A plurality of cooling fins 3 to enlarge a cooling area are provided in the heat sink 1. The cooling fins 3 extend in a lengthwise direction of the heat sink 1. A transfer path is formed between the plurality of cooling fins 3. In the structure described above, the air sucked by the cooling fan 2 passes the center portion of the heat sink 1 along the spaces between a plurality of cooling fins, is moved lengthwise in the heat sink 1, and absorbs heat from the heat sink 1 to cool the TPH 51.
The above described thermal printer according to the present invention has the following advantages. First, a cooling fan is installed in a heat sink combined with a TPH, is moved with the TPH, and continuously cools the TPH, thereby accurately controlling the temperature of the TPH to improve image quality.
Second, a cooling fan is installed in the center portion of a heat sink thereby reducing temperature differentials between the center portion of a TPH and edge portions of the TPH.
Third, a plurality of cooling fins are provided lengthwise in a heat sink, thereby inducing the air supplied by a cooling fan to move in a lengthwise direction of the heat sink to uniformly cool a TPH.
While the present invention has been particularly shown and described with reference to exemplary embodiments thereof, it will be understood by those of ordinary skill in the art that various changes in form and details may be made therein without departing from the spirit and scope of the present invention as defined by the following claims.

Claims

1. A thermal image forming apparatus comprising:

a thermal printing head that is moved to first and second positions to face first and second surfaces of paper, respectively;

a heat sink combined with the thermal printing head; and

a cooling fan installed in the heat sink.
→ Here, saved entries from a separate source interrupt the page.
## config.mk

```make
export PLATFORM = sky130hd
export DESIGN_NAME = cla_modadd_pipe
export DESIGN_NICKNAME = d
export VERILOG_FILES = /design/src/rtl/cla_modadd_pipe.sv
export SDC_FILE = /design/constraint.sdc
export NUM_CORES = 1
export LEC_CHECK = 0
export ABC_AREA = 1
export BUFFER_PORTS_ARGS = -buffer_cell sky130_fd_sc_hd__buf_2
export CAP_MARGIN = 20
export CORE_MARGIN = 2
export CORE_UTILIZATION = 40
export DETAILED_ROUTE_END_ITERATION = 10
export MAX_ROUTING_LAYER = met4
export SETUP_SLACK_MARGIN = 0.4
export SLEW_MARGIN = 20
export SYNTH_ARGS = -nofsm -noshare
export SYNTH_HDL_FRONTEND = slang
export SYNTH_SLANG_ARGS = --single-unit
export TNS_END_PERCENT = 50
```

## constraint.sdc

```tcl
create_clock -name clk -period 2.1 [get_ports clk]
set_input_delay 0.315 -clock clk [delete_from_list [all_inputs] [get_ports clk]]
set_output_delay 0.315 -clock clk [all_outputs]
set_load 0.01 [all_outputs]
```

## src/rtl/cla_modadd_pipe.sv

```systemverilog
`default_nettype none
// ============================================================================
// Module   : cla_modadd_pipe
// Brief    : 2-stage pipelined modular add/sub mod Q using grouped CLA carries.
// Revision : 1.0
// ============================================================================
module cla_modadd_pipe #(
  parameter int WIDTH = 14,
  parameter int Q     = 12289,
  parameter int GRP   = 4,
  parameter int TAG_W = 8
) (
  input  logic             clk,
  input  logic             rst_n,
  input  logic             in_valid,
  output logic             in_ready,
  input  logic [WIDTH-1:0] in_a,
  input  logic [WIDTH-1:0] in_b,
  input  logic             in_sub,
  input  logic [TAG_W-1:0] in_tag,
  output logic             out_valid,
  input  logic             out_ready,
  output logic [WIDTH-1:0] out_r,
  output logic [TAG_W-1:0] out_tag
);

  localparam int             c_NGRP  = (WIDTH + GRP - 1) / GRP;
  localparam logic [WIDTH:0] c_Q_EXT = (WIDTH+1)'(Q);
  localparam logic [WIDTH-1:0] c_Q_W = WIDTH'(Q);

  logic             r_s1_valid;
  logic [WIDTH:0]   r_s1_raw;
  logic             r_s1_sub;
  logic [TAG_W-1:0] r_s1_tag;
  logic             r_s2_valid;
  logic [WIDTH-1:0] r_s2_r;
  logic [TAG_W-1:0] r_s2_tag;

  logic             w_s1_adv;
  logic             w_s2_adv;
  logic [WIDTH-1:0] w_b_eff;
  logic [WIDTH-1:0] w_gen;
  logic [WIDTH-1:0] w_prop;
  logic [WIDTH:0]   w_carry;
  logic [WIDTH:0]   w_raw;
  logic [WIDTH-1:0] w_raw_mq;
  logic [WIDTH-1:0] w_raw_pq;
  logic [WIDTH-1:0] w_r;

  assign w_s2_adv = !r_s2_valid || out_ready;
  assign w_s1_adv = !r_s1_valid || w_s2_adv;
  assign in_ready = w_s1_adv;

  // Subtraction is a + ~b + 1: invert b and inject the +1 as carry-in.
  assign w_b_eff = in_sub ? ~in_b : in_b;
  assign w_gen   = in_a & w_b_eff;
  assign w_prop  = in_a ^ w_b_eff;

  // Each carry inside a group is a sum-of-products of that group's gen/prop
  // and the group carry-in; groups chain their carry-outs in a ripple.
  always_comb begin : p_cla
    logic t_acc;
    logic t_pall;
    w_carry    = '0;
    w_carry[0] = in_sub;
    t_acc      = 1'b0;
    t_pall     = 1'b1;
    for (int g = 0; g < c_NGRP; g++) begin
      for (int k = 0; k < GRP; k++) begin
        if (g*GRP + k < WIDTH) begin
          t_acc  = 1'b0;
          t_pall = 1'b1;
          for (int j = GRP-1; j >= 0; j--) begin
            if (j <= k) begin
              t_acc  = t_acc | (w_gen[g*GRP + j] & t_pall);
              t_pall = t_pall & w_prop[g*GRP + j];
            end
          end
          w_carry[g*GRP + k + 1] = t_acc | (t_pall & w_carry[g*GRP]);
        end
      end
    end
  end

  assign w_raw = {w_carry[WIDTH], w_prop ^ w_carry[WIDTH-1:0]};

  // raw[WIDTH] is the add carry or, for subtraction, the no-borrow flag (a >= b).
  assign w_raw_mq = r_s1_raw[WIDTH-1:0] - c_Q_W;
  assign w_raw_pq = r_s1_raw[WIDTH-1:0] + c_Q_W;

  always_comb begin
    w_r = r_s1_raw[WIDTH-1:0];
    if (r_s1_sub) begin
      if (!r_s1_raw[WIDTH]) w_r = w_raw_pq;
    end else begin
      if (r_s1_raw >= c_Q_EXT) w_r = w_raw_mq;
    end
  end

  always_ff @(posedge clk or negedge rst_n) begin
    if (!rst_n) begin
      r_s1_valid <= 1'b0;
      r_s1_raw   <= '0;
      r_s1_sub   <= 1'b0;
      r_s1_tag   <= '0;
    end else if (w_s1_adv) begin
      r_s1_valid <= in_valid;
      if (in_valid) begin
        r_s1_raw <= w_raw;
        r_s1_sub <= in_sub;
        r_s1_tag <= in_tag;
      end
    end
  end

  always_ff @(posedge clk or negedge rst_n) begin
    if (!rst_n) begin
      r_s2_valid <= 1'b0;
      r_s2_r     <= '0;
      r_s2_tag   <= '0;
    end else if (w_s2_adv) begin
      r_s2_valid <= r_s1_valid;
      if (r_s1_valid) begin
        r_s2_r   <= w_r;
        r_s2_tag <= r_s1_tag;
      end
    end
  end

  assign out_valid = r_s2_valid;
  assign out_r     = r_s2_r;
  assign out_tag   = r_s2_tag;

endmodule
`default_nettype wire

```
2. The apparatus of claim 1, wherein

the cooling fan is installed in the center portion of the heat sink.

3. The apparatus of claim 2, wherein

the heat sink has a plurality of cooling fins extending in a lengthwise direction of the heat sink.

4. The apparatus of claim 1, further comprising:

a platen facing the TPH and supporting the paper,

wherein the TPH is rotated on the platen to be moved to the first and second positions.
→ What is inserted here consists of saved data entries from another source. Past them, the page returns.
`config.mk`:
```
export PLATFORM = sky130hd
export DESIGN_NAME = act_bank_sched
export DESIGN_NICKNAME = d
export VERILOG_FILES = /design/src/rtl/gb_pkg.sv /design/src/rtl/gb_role_rotator.sv /design/src/rtl/act_bank_sched.sv
export SDC_FILE = /design/constraint.sdc
export NUM_CORES = 1
export LEC_CHECK = 0
export ABC_CLOCK_PERIOD_IN_PS = 5400
export BUFFER_PORTS_ARGS = -buffer_cell sky130_fd_sc_hd__buf_2
export CAP_MARGIN = 30
export CELL_PAD_IN_SITES_DETAIL_PLACEMENT = 0
export CELL_PAD_IN_SITES_GLOBAL_PLACEMENT = 1
export CORE_ASPECT_RATIO = 0.7
export CORE_MARGIN = 2
export CORE_UTILIZATION = 42
export DETAILED_ROUTE_END_ITERATION = 8
export PLACE_DENSITY_LB_ADDON = 0.08
export SLEW_MARGIN = 20
export SYNTH_ARGS = -nofsm -noshare
export SYNTH_HDL_FRONTEND = slang
export SYNTH_SLANG_ARGS = --single-unit
```
`constraint.sdc`:
```
create_clock -name clock -period 5.4 [get_ports clock]
set_clock_uncertainty 0.2 [all_clocks]
set_input_delay 0.54 -clock clock [delete_from_list [all_inputs] [get_ports clock]]
set_output_delay 0.54 -clock clock [all_outputs]
set_load 0.01 [all_outputs]
```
5. A thermal image forming apparatus for forming images on a printing medium, comprising:

a thermal printing head, the thermal printing head moving between a first position facing a first surface of the printing medium and a second position facing the second surface of the printing medium;

a heat sink installed on the thermal printing head; and

a cooling fan installed in the heat sink.

6. The apparatus of claim 5, wherein

the cooling fan is installed in the center portion of the heat sink.

7. The apparatus of claim 6, wherein

8. The apparatus of claim 5, wherein

the cooling fan operates while the thermal print head moves between the first and the second positions.